**Work instruction:**
When the line containing "(seq & p_idle) |" is found in the data below, copy it and each line after it through the line containing "error | err_f;", exactly and with no others.

**Supplied material:**
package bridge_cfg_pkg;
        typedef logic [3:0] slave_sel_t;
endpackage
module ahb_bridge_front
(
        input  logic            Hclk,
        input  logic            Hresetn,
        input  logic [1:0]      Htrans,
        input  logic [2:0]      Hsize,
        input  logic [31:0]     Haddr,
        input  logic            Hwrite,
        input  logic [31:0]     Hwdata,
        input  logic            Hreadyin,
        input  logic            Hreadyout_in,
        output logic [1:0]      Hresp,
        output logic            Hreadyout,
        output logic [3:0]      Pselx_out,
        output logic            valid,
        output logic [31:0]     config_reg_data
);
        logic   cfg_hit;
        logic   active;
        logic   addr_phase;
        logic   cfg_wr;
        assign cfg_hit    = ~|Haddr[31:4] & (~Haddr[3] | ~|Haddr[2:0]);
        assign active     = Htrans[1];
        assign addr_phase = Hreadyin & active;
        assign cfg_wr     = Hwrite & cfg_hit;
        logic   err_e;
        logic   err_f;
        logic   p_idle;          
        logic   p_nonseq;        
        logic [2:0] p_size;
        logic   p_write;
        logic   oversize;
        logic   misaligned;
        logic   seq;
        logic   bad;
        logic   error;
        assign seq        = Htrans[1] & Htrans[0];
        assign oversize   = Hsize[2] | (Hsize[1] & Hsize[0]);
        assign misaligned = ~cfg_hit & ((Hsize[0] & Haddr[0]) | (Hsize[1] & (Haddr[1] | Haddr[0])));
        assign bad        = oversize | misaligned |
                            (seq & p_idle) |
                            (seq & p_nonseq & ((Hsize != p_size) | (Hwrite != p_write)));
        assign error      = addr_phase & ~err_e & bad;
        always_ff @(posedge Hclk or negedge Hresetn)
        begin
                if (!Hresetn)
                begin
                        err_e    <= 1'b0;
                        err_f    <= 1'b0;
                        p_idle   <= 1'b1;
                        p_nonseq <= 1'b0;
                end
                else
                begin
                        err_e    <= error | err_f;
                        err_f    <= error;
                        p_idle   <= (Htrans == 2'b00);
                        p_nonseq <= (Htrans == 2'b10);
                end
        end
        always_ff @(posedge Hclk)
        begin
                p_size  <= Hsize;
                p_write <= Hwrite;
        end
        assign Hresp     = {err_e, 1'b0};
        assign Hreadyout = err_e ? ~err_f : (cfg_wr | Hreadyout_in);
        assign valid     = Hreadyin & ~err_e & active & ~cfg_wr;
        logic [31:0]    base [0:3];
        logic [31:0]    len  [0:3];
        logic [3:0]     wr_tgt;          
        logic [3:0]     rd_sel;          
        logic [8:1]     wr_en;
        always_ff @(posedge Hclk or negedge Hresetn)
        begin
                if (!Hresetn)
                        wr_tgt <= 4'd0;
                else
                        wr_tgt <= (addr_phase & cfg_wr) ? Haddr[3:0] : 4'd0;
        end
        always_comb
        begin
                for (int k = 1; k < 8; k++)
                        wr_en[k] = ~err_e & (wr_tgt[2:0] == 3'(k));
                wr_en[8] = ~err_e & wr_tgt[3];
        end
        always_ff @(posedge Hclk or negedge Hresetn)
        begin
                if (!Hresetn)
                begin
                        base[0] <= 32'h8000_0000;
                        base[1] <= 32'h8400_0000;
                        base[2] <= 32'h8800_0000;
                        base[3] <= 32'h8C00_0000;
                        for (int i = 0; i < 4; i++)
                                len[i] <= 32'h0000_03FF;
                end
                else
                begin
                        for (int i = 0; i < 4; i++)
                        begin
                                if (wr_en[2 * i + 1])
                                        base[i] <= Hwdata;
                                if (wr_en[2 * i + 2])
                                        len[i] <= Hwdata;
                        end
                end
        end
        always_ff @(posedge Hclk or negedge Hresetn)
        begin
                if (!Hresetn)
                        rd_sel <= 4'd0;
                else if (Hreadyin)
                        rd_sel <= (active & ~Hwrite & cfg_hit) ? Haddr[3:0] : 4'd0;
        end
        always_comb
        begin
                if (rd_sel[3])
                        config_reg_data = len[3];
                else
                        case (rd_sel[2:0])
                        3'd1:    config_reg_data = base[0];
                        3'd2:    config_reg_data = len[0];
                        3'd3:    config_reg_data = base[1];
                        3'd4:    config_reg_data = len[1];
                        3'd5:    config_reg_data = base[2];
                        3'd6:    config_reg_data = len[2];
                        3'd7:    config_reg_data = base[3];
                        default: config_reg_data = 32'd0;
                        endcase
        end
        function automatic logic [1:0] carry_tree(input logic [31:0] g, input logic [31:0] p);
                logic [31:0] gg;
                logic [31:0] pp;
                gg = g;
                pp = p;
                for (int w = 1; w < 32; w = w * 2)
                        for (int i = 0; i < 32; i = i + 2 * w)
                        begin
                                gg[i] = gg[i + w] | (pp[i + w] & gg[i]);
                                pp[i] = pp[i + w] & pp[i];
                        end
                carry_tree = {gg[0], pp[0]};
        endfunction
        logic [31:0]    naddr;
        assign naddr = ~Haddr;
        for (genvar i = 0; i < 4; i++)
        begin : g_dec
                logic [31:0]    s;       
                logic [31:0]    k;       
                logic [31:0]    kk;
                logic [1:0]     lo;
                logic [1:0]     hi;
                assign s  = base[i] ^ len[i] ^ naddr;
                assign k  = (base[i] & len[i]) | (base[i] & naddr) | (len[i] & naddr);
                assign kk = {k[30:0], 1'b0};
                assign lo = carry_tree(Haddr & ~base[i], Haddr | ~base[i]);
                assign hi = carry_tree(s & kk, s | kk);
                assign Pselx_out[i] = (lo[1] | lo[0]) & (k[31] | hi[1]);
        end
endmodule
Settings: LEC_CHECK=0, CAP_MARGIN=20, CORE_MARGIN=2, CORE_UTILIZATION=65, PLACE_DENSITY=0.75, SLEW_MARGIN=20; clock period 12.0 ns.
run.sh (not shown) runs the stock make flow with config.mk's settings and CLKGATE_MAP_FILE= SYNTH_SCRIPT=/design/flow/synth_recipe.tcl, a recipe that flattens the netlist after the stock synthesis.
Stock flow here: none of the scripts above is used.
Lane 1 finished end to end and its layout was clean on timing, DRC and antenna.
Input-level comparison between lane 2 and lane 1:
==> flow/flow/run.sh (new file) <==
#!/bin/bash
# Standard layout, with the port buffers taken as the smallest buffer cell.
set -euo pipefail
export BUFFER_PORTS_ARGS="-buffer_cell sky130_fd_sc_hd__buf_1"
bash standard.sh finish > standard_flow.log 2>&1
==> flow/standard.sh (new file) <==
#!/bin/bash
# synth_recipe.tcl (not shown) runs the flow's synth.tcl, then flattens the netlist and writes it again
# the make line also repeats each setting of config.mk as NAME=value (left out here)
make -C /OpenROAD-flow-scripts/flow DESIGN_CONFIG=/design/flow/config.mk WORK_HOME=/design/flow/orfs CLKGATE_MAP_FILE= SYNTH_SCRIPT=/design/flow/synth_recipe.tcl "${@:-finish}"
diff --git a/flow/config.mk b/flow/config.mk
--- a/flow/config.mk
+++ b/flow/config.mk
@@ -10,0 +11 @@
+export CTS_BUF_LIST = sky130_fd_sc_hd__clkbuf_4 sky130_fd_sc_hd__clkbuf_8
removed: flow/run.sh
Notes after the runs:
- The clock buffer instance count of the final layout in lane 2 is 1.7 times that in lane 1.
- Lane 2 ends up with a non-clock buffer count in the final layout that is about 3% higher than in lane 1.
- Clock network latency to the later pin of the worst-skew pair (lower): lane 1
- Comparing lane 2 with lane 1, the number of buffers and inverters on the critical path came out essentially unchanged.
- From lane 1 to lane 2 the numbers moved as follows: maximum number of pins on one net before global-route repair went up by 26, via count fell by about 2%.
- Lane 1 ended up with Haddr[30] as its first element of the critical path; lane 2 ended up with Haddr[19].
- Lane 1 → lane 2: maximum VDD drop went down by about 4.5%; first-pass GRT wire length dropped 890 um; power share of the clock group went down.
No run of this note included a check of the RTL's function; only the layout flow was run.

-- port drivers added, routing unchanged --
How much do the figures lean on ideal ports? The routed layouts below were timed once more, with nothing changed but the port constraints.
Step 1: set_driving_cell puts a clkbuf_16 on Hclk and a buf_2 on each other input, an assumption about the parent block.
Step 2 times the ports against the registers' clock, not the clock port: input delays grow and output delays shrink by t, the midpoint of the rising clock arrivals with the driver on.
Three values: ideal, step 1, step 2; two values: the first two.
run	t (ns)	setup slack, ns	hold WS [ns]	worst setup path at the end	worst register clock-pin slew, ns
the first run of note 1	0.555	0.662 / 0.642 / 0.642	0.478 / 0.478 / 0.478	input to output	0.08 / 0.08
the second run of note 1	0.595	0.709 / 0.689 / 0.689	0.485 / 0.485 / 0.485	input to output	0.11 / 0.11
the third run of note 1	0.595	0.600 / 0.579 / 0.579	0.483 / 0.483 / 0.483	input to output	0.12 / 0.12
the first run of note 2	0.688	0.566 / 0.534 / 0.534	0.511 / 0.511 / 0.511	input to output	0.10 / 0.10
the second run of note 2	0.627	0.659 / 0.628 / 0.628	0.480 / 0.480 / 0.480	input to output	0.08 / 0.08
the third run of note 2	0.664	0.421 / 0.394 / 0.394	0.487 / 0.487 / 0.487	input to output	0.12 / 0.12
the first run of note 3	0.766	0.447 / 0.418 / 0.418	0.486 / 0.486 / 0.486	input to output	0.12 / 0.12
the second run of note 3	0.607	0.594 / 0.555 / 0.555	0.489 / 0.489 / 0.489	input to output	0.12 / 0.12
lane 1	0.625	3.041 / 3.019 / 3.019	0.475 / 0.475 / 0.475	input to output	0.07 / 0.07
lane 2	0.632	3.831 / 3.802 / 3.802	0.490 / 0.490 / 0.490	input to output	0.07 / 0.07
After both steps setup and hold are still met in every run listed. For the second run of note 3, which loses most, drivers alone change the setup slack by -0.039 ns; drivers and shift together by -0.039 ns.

**Result for this exercise:**
                            (seq & p_idle) |
                            (seq & p_nonseq & ((Hsize != p_size) | (Hwrite != p_write)));
        assign error      = addr_phase & ~err_e & bad;
        always_ff @(posedge Hclk or negedge Hresetn)
        begin
                if (!Hresetn)
                begin
                        err_e    <= 1'b0;
                        err_f    <= 1'b0;
                        p_idle   <= 1'b1;
                        p_nonseq <= 1'b0;
                end
                else
                begin
                        err_e    <= error | err_f;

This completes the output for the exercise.